▶ _WORK TO BE COMPLETED_:
All lines holding the word "global" in the listing below need to be copied.

▶ _INFORMATION SHOWN_:
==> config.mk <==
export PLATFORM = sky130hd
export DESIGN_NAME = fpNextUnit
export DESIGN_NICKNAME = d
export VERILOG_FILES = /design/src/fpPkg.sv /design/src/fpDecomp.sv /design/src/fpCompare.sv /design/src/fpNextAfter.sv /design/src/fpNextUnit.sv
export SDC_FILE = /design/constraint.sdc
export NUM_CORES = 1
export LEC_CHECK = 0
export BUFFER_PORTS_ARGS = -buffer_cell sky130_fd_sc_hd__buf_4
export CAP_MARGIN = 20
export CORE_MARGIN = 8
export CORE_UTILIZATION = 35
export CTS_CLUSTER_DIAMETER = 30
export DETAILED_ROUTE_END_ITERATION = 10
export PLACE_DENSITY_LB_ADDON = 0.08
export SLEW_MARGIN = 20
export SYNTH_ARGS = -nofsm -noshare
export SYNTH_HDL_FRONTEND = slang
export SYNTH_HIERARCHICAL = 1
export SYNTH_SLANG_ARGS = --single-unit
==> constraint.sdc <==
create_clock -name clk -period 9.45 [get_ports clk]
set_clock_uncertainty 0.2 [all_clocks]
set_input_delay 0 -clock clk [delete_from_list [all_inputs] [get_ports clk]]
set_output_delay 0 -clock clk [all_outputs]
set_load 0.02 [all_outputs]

...

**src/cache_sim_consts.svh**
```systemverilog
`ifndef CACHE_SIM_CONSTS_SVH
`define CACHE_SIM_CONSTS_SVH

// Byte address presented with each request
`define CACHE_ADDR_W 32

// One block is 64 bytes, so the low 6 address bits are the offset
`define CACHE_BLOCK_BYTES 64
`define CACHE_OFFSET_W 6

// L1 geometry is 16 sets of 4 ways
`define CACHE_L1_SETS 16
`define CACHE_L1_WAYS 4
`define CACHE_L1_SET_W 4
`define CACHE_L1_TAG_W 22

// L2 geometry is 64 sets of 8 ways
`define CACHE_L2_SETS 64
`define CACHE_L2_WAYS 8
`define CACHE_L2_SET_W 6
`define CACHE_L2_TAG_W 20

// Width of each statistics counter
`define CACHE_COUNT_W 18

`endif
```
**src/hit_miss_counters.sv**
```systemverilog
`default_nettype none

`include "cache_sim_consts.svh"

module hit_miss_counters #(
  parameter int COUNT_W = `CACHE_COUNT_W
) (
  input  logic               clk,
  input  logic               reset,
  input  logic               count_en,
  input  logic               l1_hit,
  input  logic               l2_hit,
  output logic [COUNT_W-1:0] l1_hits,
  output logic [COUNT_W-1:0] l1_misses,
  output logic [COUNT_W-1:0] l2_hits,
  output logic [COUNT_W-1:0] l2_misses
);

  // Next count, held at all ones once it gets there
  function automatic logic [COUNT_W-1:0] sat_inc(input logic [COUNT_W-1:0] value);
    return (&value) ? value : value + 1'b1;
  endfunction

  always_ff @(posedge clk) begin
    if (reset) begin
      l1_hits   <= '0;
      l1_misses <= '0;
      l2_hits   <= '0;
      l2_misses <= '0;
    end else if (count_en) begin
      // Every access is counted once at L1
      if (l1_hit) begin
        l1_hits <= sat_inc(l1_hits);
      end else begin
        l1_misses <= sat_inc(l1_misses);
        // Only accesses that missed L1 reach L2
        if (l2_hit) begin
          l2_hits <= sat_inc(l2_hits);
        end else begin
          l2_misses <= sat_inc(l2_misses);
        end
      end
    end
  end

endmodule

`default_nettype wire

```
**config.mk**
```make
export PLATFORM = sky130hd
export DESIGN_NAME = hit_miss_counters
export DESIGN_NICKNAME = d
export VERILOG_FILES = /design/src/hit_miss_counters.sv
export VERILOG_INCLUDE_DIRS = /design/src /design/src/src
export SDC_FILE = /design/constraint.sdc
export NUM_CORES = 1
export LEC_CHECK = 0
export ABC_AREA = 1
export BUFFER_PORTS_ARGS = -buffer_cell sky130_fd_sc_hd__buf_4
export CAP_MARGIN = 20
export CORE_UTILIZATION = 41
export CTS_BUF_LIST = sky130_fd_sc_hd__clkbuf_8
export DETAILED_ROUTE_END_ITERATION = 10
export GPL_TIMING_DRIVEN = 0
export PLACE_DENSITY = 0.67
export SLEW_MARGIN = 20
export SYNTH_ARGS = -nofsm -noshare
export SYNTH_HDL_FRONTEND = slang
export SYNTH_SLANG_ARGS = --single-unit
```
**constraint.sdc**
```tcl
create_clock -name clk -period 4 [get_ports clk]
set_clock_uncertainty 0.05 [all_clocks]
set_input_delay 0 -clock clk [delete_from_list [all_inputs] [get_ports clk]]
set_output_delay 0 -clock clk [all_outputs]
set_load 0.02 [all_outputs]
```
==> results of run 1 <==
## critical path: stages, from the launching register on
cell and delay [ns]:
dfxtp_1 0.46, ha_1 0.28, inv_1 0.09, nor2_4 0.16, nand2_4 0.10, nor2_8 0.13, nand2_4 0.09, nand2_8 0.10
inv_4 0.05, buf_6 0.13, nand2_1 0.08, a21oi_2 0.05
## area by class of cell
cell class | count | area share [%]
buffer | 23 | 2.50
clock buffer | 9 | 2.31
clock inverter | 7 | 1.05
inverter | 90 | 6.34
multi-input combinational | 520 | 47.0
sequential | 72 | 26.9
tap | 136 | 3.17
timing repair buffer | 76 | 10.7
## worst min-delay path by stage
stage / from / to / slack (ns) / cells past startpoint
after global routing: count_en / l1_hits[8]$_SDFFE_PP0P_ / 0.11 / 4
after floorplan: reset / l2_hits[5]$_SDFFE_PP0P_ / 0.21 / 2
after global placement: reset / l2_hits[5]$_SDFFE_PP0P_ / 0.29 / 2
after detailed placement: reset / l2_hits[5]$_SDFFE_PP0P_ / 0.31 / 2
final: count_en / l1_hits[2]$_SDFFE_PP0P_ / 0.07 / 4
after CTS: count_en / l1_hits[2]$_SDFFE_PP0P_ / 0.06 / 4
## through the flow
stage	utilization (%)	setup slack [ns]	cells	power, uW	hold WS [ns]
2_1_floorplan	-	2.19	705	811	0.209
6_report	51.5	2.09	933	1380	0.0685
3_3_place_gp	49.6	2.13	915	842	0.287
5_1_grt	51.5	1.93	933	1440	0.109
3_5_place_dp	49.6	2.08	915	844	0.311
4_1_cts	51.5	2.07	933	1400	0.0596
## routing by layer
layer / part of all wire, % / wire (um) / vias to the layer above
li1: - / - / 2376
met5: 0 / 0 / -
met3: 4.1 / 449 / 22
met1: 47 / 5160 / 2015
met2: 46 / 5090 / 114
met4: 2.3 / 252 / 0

▶ _OUTPUT FOR THIS EXERCISE_:
after global routing: count_en / l1_hits[8]$_SDFFE_PP0P_ / 0.11 / 4
after global placement: reset / l2_hits[5]$_SDFFE_PP0P_ / 0.29 / 2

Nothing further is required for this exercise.